### RECORD EXCERPTS

+ + + +

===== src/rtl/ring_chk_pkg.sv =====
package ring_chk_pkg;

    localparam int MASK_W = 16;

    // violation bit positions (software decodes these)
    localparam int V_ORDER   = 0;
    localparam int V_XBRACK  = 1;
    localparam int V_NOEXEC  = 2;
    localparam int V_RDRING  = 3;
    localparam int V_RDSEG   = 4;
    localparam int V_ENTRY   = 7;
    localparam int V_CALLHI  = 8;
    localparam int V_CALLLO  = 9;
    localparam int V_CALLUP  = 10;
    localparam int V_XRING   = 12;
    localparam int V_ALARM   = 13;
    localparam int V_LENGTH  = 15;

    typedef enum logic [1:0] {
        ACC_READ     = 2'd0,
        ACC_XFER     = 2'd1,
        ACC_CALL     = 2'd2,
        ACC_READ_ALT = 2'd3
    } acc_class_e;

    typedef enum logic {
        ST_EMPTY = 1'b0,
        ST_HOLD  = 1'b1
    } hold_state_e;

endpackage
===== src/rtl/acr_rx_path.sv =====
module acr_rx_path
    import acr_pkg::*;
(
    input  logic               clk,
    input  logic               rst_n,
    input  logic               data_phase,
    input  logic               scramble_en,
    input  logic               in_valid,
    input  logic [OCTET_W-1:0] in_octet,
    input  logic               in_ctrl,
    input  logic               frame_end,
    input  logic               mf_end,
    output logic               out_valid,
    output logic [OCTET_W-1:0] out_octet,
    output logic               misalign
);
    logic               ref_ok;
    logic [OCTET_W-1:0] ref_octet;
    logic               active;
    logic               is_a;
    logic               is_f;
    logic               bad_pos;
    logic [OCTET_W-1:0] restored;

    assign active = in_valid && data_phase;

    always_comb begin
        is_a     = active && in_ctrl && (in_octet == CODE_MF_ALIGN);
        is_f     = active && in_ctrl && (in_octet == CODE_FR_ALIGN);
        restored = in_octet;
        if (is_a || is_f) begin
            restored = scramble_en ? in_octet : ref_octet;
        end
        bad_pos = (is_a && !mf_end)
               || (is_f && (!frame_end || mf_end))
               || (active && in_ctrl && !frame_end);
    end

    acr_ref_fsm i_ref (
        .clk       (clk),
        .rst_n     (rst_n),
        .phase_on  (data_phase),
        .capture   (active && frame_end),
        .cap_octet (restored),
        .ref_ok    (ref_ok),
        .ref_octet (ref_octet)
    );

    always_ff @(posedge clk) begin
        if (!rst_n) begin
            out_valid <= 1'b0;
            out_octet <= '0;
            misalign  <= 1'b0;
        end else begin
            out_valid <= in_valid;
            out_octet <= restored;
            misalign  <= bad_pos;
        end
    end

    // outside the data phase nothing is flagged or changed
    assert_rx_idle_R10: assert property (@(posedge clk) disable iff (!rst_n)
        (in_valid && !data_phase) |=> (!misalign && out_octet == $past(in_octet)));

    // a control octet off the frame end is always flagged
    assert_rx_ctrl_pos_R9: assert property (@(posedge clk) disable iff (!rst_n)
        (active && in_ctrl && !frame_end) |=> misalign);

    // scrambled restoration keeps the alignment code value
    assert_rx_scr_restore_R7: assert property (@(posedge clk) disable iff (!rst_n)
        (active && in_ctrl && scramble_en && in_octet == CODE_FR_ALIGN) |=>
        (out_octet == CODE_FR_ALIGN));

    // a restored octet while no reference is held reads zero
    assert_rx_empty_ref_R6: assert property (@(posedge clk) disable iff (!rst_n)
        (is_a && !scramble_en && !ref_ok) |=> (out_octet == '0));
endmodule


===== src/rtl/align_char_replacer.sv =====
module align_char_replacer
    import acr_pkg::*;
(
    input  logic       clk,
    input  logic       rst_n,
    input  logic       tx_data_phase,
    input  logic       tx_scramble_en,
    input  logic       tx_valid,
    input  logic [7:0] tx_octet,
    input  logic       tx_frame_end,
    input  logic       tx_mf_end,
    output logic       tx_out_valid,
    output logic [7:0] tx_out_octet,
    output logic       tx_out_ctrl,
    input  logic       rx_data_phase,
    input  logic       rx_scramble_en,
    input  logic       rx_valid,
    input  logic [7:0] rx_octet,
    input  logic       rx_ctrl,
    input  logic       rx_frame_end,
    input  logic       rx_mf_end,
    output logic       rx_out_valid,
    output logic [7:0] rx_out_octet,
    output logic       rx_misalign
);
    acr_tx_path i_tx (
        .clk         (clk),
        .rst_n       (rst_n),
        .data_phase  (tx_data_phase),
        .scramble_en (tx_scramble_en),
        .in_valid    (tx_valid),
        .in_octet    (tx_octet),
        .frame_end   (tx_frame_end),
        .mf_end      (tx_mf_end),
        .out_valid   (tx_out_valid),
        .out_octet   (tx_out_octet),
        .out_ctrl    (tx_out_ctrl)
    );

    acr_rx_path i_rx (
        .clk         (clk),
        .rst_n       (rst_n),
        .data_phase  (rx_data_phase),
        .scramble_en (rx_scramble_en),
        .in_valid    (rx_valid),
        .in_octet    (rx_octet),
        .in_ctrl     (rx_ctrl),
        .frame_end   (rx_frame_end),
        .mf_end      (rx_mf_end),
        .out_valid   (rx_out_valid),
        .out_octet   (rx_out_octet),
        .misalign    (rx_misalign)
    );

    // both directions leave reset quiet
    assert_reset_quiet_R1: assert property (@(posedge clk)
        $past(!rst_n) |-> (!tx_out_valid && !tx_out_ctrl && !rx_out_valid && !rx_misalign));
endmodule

+ + + +

### WORK TASK
Taking care to miss no line, set down the whole listing above exactly.

### RESULT
===== src/rtl/ring_chk_pkg.sv =====
package ring_chk_pkg;

    localparam int MASK_W = 16;

    // violation bit positions (software decodes these)
    localparam int V_ORDER   = 0;
    localparam int V_XBRACK  = 1;
    localparam int V_NOEXEC  = 2;
    localparam int V_RDRING  = 3;
    localparam int V_RDSEG   = 4;
    localparam int V_ENTRY   = 7;
    localparam int V_CALLHI  = 8;
    localparam int V_CALLLO  = 9;
    localparam int V_CALLUP  = 10;
    localparam int V_XRING   = 12;
    localparam int V_ALARM   = 13;
    localparam int V_LENGTH  = 15;

    typedef enum logic [1:0] {
        ACC_READ     = 2'd0,
        ACC_XFER     = 2'd1,
        ACC_CALL     = 2'd2,
        ACC_READ_ALT = 2'd3
    } acc_class_e;

    typedef enum logic {
        ST_EMPTY = 1'b0,
        ST_HOLD  = 1'b1
    } hold_state_e;

endpackage
===== src/rtl/acr_rx_path.sv =====
module acr_rx_path
    import acr_pkg::*;
(
    input  logic               clk,
    input  logic               rst_n,
    input  logic               data_phase,
    input  logic               scramble_en,
    input  logic               in_valid,
    input  logic [OCTET_W-1:0] in_octet,
    input  logic               in_ctrl,
    input  logic               frame_end,
    input  logic               mf_end,
    output logic               out_valid,
    output logic [OCTET_W-1:0] out_octet,
    output logic               misalign
);
    logic               ref_ok;
    logic [OCTET_W-1:0] ref_octet;
    logic               active;
    logic               is_a;
    logic               is_f;
    logic               bad_pos;
    logic [OCTET_W-1:0] restored;

    assign active = in_valid && data_phase;

    always_comb begin
        is_a     = active && in_ctrl && (in_octet == CODE_MF_ALIGN);
        is_f     = active && in_ctrl && (in_octet == CODE_FR_ALIGN);
        restored = in_octet;
        if (is_a || is_f) begin
            restored = scramble_en ? in_octet : ref_octet;
        end
        bad_pos = (is_a && !mf_end)
               || (is_f && (!frame_end || mf_end))
               || (active && in_ctrl && !frame_end);
    end

    acr_ref_fsm i_ref (
        .clk       (clk),
        .rst_n     (rst_n),
        .phase_on  (data_phase),
        .capture   (active && frame_end),
        .cap_octet (restored),
        .ref_ok    (ref_ok),
        .ref_octet (ref_octet)
    );

    always_ff @(posedge clk) begin
        if (!rst_n) begin
            out_valid <= 1'b0;
            out_octet <= '0;
            misalign  <= 1'b0;
        end else begin
            out_valid <= in_valid;
            out_octet <= restored;
            misalign  <= bad_pos;
        end
    end

    // outside the data phase nothing is flagged or changed
    assert_rx_idle_R10: assert property (@(posedge clk) disable iff (!rst_n)
        (in_valid && !data_phase) |=> (!misalign && out_octet == $past(in_octet)));

    // a control octet off the frame end is always flagged
    assert_rx_ctrl_pos_R9: assert property (@(posedge clk) disable iff (!rst_n)
        (active && in_ctrl && !frame_end) |=> misalign);

    // scrambled restoration keeps the alignment code value
    assert_rx_scr_restore_R7: assert property (@(posedge clk) disable iff (!rst_n)
        (active && in_ctrl && scramble_en && in_octet == CODE_FR_ALIGN) |=>
        (out_octet == CODE_FR_ALIGN));

    // a restored octet while no reference is held reads zero
    assert_rx_empty_ref_R6: assert property (@(posedge clk) disable iff (!rst_n)
        (is_a && !scramble_en && !ref_ok) |=> (out_octet == '0));
endmodule


===== src/rtl/align_char_replacer.sv =====
module align_char_replacer
    import acr_pkg::*;
(
    input  logic       clk,
    input  logic       rst_n,
    input  logic       tx_data_phase,
    input  logic       tx_scramble_en,
    input  logic       tx_valid,
    input  logic [7:0] tx_octet,
    input  logic       tx_frame_end,
    input  logic       tx_mf_end,
    output logic       tx_out_valid,
    output logic [7:0] tx_out_octet,
    output logic       tx_out_ctrl,
    input  logic       rx_data_phase,
    input  logic       rx_scramble_en,
    input  logic       rx_valid,
    input  logic [7:0] rx_octet,
    input  logic       rx_ctrl,
    input  logic       rx_frame_end,
    input  logic       rx_mf_end,
    output logic       rx_out_valid,
    output logic [7:0] rx_out_octet,
    output logic       rx_misalign
);
    acr_tx_path i_tx (
        .clk         (clk),
        .rst_n       (rst_n),
        .data_phase  (tx_data_phase),
        .scramble_en (tx_scramble_en),
        .in_valid    (tx_valid),
        .in_octet    (tx_octet),
        .frame_end   (tx_frame_end),
        .mf_end      (tx_mf_end),
        .out_valid   (tx_out_valid),
        .out_octet   (tx_out_octet),
        .out_ctrl    (tx_out_ctrl)
    );

    acr_rx_path i_rx (
        .clk         (clk),
        .rst_n       (rst_n),
        .data_phase  (rx_data_phase),
        .scramble_en (rx_scramble_en),
        .in_valid    (rx_valid),
        .in_octet    (rx_octet),
        .in_ctrl     (rx_ctrl),
        .frame_end   (rx_frame_end),
        .mf_end      (rx_mf_end),
        .out_valid   (rx_out_valid),
        .out_octet   (rx_out_octet),
        .misalign    (rx_misalign)
    );

    // both directions leave reset quiet
    assert_reset_quiet_R1: assert property (@(posedge clk)
        $past(!rst_n) |-> (!tx_out_valid && !tx_out_ctrl && !rx_out_valid && !rx_misalign));
endmodule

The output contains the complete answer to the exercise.